Content starts
Context: an optimization exercise on an open-source flow, tuned for small area, a short achievable clock period and few clock cycles per item. The choices shown serve that exercise and are no tape-out recipe.
RTL that was checked went through simulation tests only; none was proved equivalent to the original.

==> 11-17: inputs <==
## nn_top
module nn_top #(
  parameter int data_w = 16,
  parameter int frac_w = 8
) (
  input  wire                clk,
  input  wire                rst_n,
  input  wire                in_valid_w1,
  input  wire                in_valid_w2,
  input  wire                in_valid_d,
  input  wire  [data_w-1:0]  weight1,
  input  wire  [data_w-1:0]  weight2,
  input  wire  [data_w-1:0]  data_point,
  output logic               out_valid,
  output logic [data_w-1:0]  out
);
Settings: LEC_CHECK=0, CAP_MARGIN=20, CORE_MARGIN=2, CORE_UTILIZATION=40, CTS_BUF_LIST=sky130_fd_sc_hd__clkbuf_4 sky130_fd_sc_hd__clkbuf_8, SLEW_MARGIN=20; clock period 12.0 ns.
standard.sh (not shown) runs the stock make flow with config.mk's settings and CLKGATE_MAP_FILE= SYNTH_SCRIPT=/design/flow/synth_recipe.tcl, a recipe that flattens the netlist after the stock synthesis.
==> flow/flow/run.sh <==
#!/bin/bash
set -euo pipefail
M=7.0
B="-buffer_cell sky130_fd_sc_hd__buf_2"
R=orfs/results/sky130hd/nn_top/base
bash standard.sh SETUP_SLACK_MARGIN=$M "BUFFER_PORTS_ARGS=$B" synth > synth_flow.log 2>&1
cp $R/1_2_yosys.v $R/1_2_yosys_orig.v
python3 flow/fa_polarity.py $R/1_2_yosys_orig.v $R/1_2_yosys_fapol.v > fa_polarity.log 2>&1
python3 flow/out_adder.py $R/1_2_yosys_fapol.v $R/1_2_yosys_oadd.v > out_adder.log 2>&1
cp $R/1_2_yosys_oadd.v $R/1_2_yosys.v
rm -f $R/1_synth.odb $R/1_synth.sdc
bash standard.sh SETUP_SLACK_MARGIN=$M "BUFFER_PORTS_ARGS=$B" finish > standard_flow.log 2>&1
Other scripts of this flow, unchanged in this note and not shown: flow/flow/fa_polarity.py, flow/flow/out_adder.py
==> 12-14: changes against 11-17 <==
==> flow/flow/run.sh (replaced) <==
#!/bin/bash
set -euo pipefail
M=7.4
R=orfs/results/sky130hd/nn_top/base
bash standard.sh SETUP_SLACK_MARGIN=$M synth > synth_flow.log 2>&1
cp $R/1_2_yosys.v $R/1_2_yosys_orig.v
python3 flow/fa_polarity.py $R/1_2_yosys_orig.v $R/1_2_yosys_fapol.v > fa_polarity.log 2>&1
python3 flow/out_adder.py $R/1_2_yosys_fapol.v $R/1_2_yosys_oadd.v > out_adder.log 2>&1
cp $R/1_2_yosys_oadd.v $R/1_2_yosys.v
rm -f $R/1_synth.odb $R/1_synth.sdc
bash standard.sh SETUP_SLACK_MARGIN=$M finish > standard_flow.log 2>&1
--- a/flow/config.mk
+++ b/flow/config.mk
@@ -9,4 +9,3 @@
 export CORE_MARGIN = 2
-export CORE_UTILIZATION = 40
-export CTS_BUF_LIST = sky130_fd_sc_hd__clkbuf_4 sky130_fd_sc_hd__clkbuf_8
+export CORE_UTILIZATION = 60
 export SLEW_MARGIN = 20
==> comparison <==
Of 11-17 and 12-14, 11-17 has the higher worst hold slack (gap 0.0011 ns).
In synthesized area, 11-17 and 12-14 do not differ.
Between 11-17 and 12-14, the lower global-route usage is in 11-17 (gap 12 points).
Testbench counts of 11-17, summed over its fixed seeds: cycles 22,400, inferences 3,200.
Testbench counts of 12-14, summed over its fixed seeds: cycles 22,400, inferences 3,200.


==> trial 57: inputs <==
Starting RTL as in the previous note.
==> module nn_operand_store, before the edit <==
module nn_operand_store #(
  parameter int data_w = 16
) (
  input  wire                                         clk,
  input  wire                                         rst_n,
  input  wire                                         in_valid_w1,
  input  wire                                         in_valid_w2,
  input  wire                                         in_valid_d,
  input  wire                                         rot_d,
  input  wire  [data_w-1:0]                           weight1,
  input  wire  [data_w-1:0]                           weight2,
  input  wire  [data_w-1:0]                           data_point,
  output logic [nn_pkg::n_w1-1:0][data_w-1:0]         w1,
  output logic [nn_pkg::n_hid-1:0][data_w-1:0]        w2,
  output logic [nn_pkg::n_in-1:0][data_w-1:0]         d,
  output logic [nn_pkg::n_w1-1:0]                     w1_ok,
  output logic [nn_pkg::n_hid-1:0]                    w2_ok,
  output logic [nn_pkg::n_in-1:0]                     d_ok,
  output logic                                        d3_ok_hold,  
  output logic [data_w-1:0]                           d3_next      
);
  assign d3_next = in_valid_d ? data_point : (rot_d ? d[0] : d[nn_pkg::n_in-1]);
  assign d3_ok_hold = rot_d ? d_ok[0] : d_ok[nn_pkg::n_in-1];
  always_ff @(posedge clk) begin
    if (in_valid_w1) begin
      w1 <= {weight1, w1[nn_pkg::n_w1-1:1]};
    end
  end
  always_ff @(posedge clk) begin
    if (in_valid_w2) begin
      w2 <= {weight2, w2[nn_pkg::n_hid-1:1]};
    end
  end
  always_ff @(posedge clk) begin
    if (in_valid_d || rot_d) begin
      d <= {d3_next, d[nn_pkg::n_in-1:1]};
    end
  end
  always_ff @(posedge clk or negedge rst_n) begin
    if (!rst_n) begin
      w1_ok <= '0;
      w2_ok <= '0;
      d_ok  <= '0;
    end else begin
      if (in_valid_w1) begin
        w1_ok <= {1'b1, w1_ok[nn_pkg::n_w1-1:1]};
      end
      if (in_valid_w2) begin
        w2_ok <= {1'b1, w2_ok[nn_pkg::n_hid-1:1]};
      end
      if (in_valid_d || rot_d) begin
        d_ok <= {(in_valid_d | d_ok[0]), d_ok[nn_pkg::n_in-1:1]};
      end
    end
  end
endmodule
==> flow/config.mk <==
export PLATFORM = sky130hd
export DESIGN_NAME = nn_top
export DESIGN_NICKNAME = nn_top
export VERILOG_FILES = /design/flow/design.v
export SDC_FILE = /design/flow/constraint.sdc
export NUM_CORES = 4
export LEC_CHECK = 0
export CAP_MARGIN = 20
export CORE_MARGIN = 2
export CORE_UTILIZATION = 40
export CTS_BUF_LIST = sky130_fd_sc_hd__clkbuf_8 sky130_fd_sc_hd__clkbuf_16
export PLACE_DENSITY = 0.75
export SLEW_MARGIN = 20
==> flow/constraint.sdc <==
create_clock -name core_clock -period 12.0 [get_ports {clk}]
set_input_delay 2.4000 -clock core_clock [delete_from_list [all_inputs] [get_ports {clk}]]
set_output_delay 2.4000 -clock core_clock [all_outputs]
set_load 0.01 [all_outputs]
==> flow/flow/run.sh <==
#!/bin/bash
set -euo pipefail
M=7.0
B="-buffer_cell sky130_fd_sc_hd__buf_2"
R=orfs/results/sky130hd/nn_top/base
bash standard.sh SETUP_SLACK_MARGIN=$M "BUFFER_PORTS_ARGS=$B" synth > synth_flow.log 2>&1
cp $R/1_2_yosys.v $R/1_2_yosys_orig.v
python3 flow/fa_polarity.py $R/1_2_yosys_orig.v $R/1_2_yosys_fapol.v > fa_polarity.log 2>&1
python3 flow/out_adder.py $R/1_2_yosys_fapol.v $R/1_2_yosys_oadd.v > out_adder.log 2>&1
cp $R/1_2_yosys_oadd.v $R/1_2_yosys.v
rm -f $R/1_synth.odb $R/1_synth.sdc
bash standard.sh SETUP_SLACK_MARGIN=$M "BUFFER_PORTS_ARGS=$B" finish > standard_flow.log 2>&1
Other scripts of this flow, unchanged in this note and not shown: flow/flow/fa_polarity.py, flow/flow/out_adder.py
==> build 95 (differences from trial 57) <==
--- a/flow/design.v
+++ b/flow/design.v
@@ -176,23 +176,31 @@
       d <= {d3_next, d[nn_pkg::n_in-1:1]};
     end
   end
+  logic [3:0] n1;
+  logic [1:0] n2;
   always_ff @(posedge clk or negedge rst_n) begin
     if (!rst_n) begin
-      w1_ok <= '0;
-      w2_ok <= '0;
-      d_ok  <= '0;
+      n1   <= '0;
+      n2   <= '0;
+      d_ok <= '0;
     end else begin
-      if (in_valid_w1) begin
-        w1_ok <= {1'b1, w1_ok[nn_pkg::n_w1-1:1]};
+      if (in_valid_w1 && n1 != 4'(nn_pkg::n_w1)) begin
+        n1 <= n1 + 4'd1;
       end
-      if (in_valid_w2) begin
-        w2_ok <= {1'b1, w2_ok[nn_pkg::n_hid-1:1]};
+      if (in_valid_w2 && n2 != 2'(nn_pkg::n_hid)) begin
+        n2 <= n2 + 2'd1;
       end
       if (in_valid_d || rot_d) begin
         d_ok <= {(in_valid_d | d_ok[0]), d_ok[nn_pkg::n_in-1:1]};
       end
     end
   end
+  for (genvar k = 0; k < nn_pkg::n_w1; k++) begin : g_w1_ok
+    assign w1_ok[k] = (n1 >= 4'(nn_pkg::n_w1 - k));
+  end
+  for (genvar k = 0; k < nn_pkg::n_hid; k++) begin : g_w2_ok
+    assign w2_ok[k] = (n2 >= 2'(nn_pkg::n_hid - k));
+  end
 endmodule
 `default_nettype wire
 `timescale 1ns/1ps
--- a/flow/config.mk
+++ b/flow/config.mk
@@ -8,6 +8,5 @@
 export CAP_MARGIN = 20
 export CORE_MARGIN = 2
 export CORE_UTILIZATION = 40
-export CTS_BUF_LIST = sky130_fd_sc_hd__clkbuf_8 sky130_fd_sc_hd__clkbuf_16
 export PLACE_DENSITY = 0.75
 export SLEW_MARGIN = 20
==> build 81 (differences from trial 57) <==
--- a/flow/config.mk
+++ b/flow/config.mk
@@ -8,6 +8,7 @@
 export CAP_MARGIN = 20
 export CORE_MARGIN = 2
 export CORE_UTILIZATION = 40
-export CTS_BUF_LIST = sky130_fd_sc_hd__clkbuf_8 sky130_fd_sc_hd__clkbuf_16
+export CTS_CLUSTER_DIAMETER = 60
+export CTS_CLUSTER_SIZE = 30
 export PLACE_DENSITY = 0.75
 export SLEW_MARGIN = 20
==> impl_summary.txt <==
----------------------------------------------------
[Cells and area]
  Clock Network Area Fraction ... 3.37%
  Buffer share of cell area ... 2.74%
  Clock buffer count in the final layout ... 42

[Outcome]
  Outcome ... complete, no violations

[Synth]
  Average instance area after synthesis ... 11.6 µm²

[Global route]
  GR Util All Layers ... 20.8%

[Critical path]
  Crit path from ... u_hidden.g_lane[1].u_lane.two[4]

[Floorplanning]
  Chip width ... 304 µm

----------------------------------------------------
Source of the figures above: build 81

==> impl_summary.txt <==
----------------------------------------------------
[Outcome]
  Outcome ... complete, no violations

[Global route]
  GR Util All Layers ... 20.9%

[Floorplanning]
  Chip width ... 304 µm

[Cells and area]
  Clock buffer count in the final layout ... 67
  Clock Network Area Fraction ... 4.44%
  Buffer share of cell area ... 2.84%

----------------------------------------------------
Source of the figures above: build 95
Content ends
◆ YOUR INSTRUCTIONS ◆
Show every line above in which the word "trial" appears.

◆ RESPONSE ◆
==> trial 57: inputs <==
==> build 95 (differences from trial 57) <==
==> build 81 (differences from trial 57) <==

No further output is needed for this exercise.